▸ **Your goal**: Every line of the material must come back exactly as given.

*** Opening of Records shown ***

<file path="config.mk">
export PLATFORM = sky130hd
export DESIGN_NAME = pipelined_addsub
export DESIGN_NICKNAME = d
export VERILOG_FILES = /design/src/rtl/addsub_pkg.sv /design/src/rtl/addsub_chunk.sv /design/src/rtl/pipelined_addsub.sv
export SDC_FILE = /design/constraint.sdc
export NUM_CORES = 1
export LEC_CHECK = 0
export CORE_AREA = 3 3 132 134
export CTS_BUF_LIST = sky130_fd_sc_hd__clkbuf_4 sky130_fd_sc_hd__clkbuf_8 sky130_fd_sc_hd__clkbuf_16
export DETAILED_ROUTE_END_ITERATION = 16
export DIE_AREA = 0 0 135 137
export PLACE_DENSITY_LB_ADDON = 0.12
export SLEW_MARGIN = 0
export SYNTH_ARGS = -nofsm -noshare
export SYNTH_HDL_FRONTEND = slang
export SYNTH_SLANG_ARGS = --single-unit
</file>
<file path="constraint.sdc">
create_clock -name clk -period 15.6 [get_ports clk]
set_input_delay 1.56 -clock clk [delete_from_list [all_inputs] [get_ports clk]]
set_output_delay 1.56 -clock clk [all_outputs]
set_load 0.01 [all_outputs]
</file>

*** Close of Records shown ***

▸ **Answer section**:
<file path="config.mk">
export PLATFORM = sky130hd
export DESIGN_NAME = pipelined_addsub
export DESIGN_NICKNAME = d
export VERILOG_FILES = /design/src/rtl/addsub_pkg.sv /design/src/rtl/addsub_chunk.sv /design/src/rtl/pipelined_addsub.sv
export SDC_FILE = /design/constraint.sdc
export NUM_CORES = 1
export LEC_CHECK = 0
export CORE_AREA = 3 3 132 134
export CTS_BUF_LIST = sky130_fd_sc_hd__clkbuf_4 sky130_fd_sc_hd__clkbuf_8 sky130_fd_sc_hd__clkbuf_16
export DETAILED_ROUTE_END_ITERATION = 16
export DIE_AREA = 0 0 135 137
export PLACE_DENSITY_LB_ADDON = 0.12
export SLEW_MARGIN = 0
export SYNTH_ARGS = -nofsm -noshare
export SYNTH_HDL_FRONTEND = slang
export SYNTH_SLANG_ARGS = --single-unit
</file>
<file path="constraint.sdc">
create_clock -name clk -period 15.6 [get_ports clk]
set_input_delay 1.56 -clock clk [delete_from_list [all_inputs] [get_ports clk]]
set_output_delay 1.56 -clock clk [all_outputs]
set_load 0.01 [all_outputs]
</file>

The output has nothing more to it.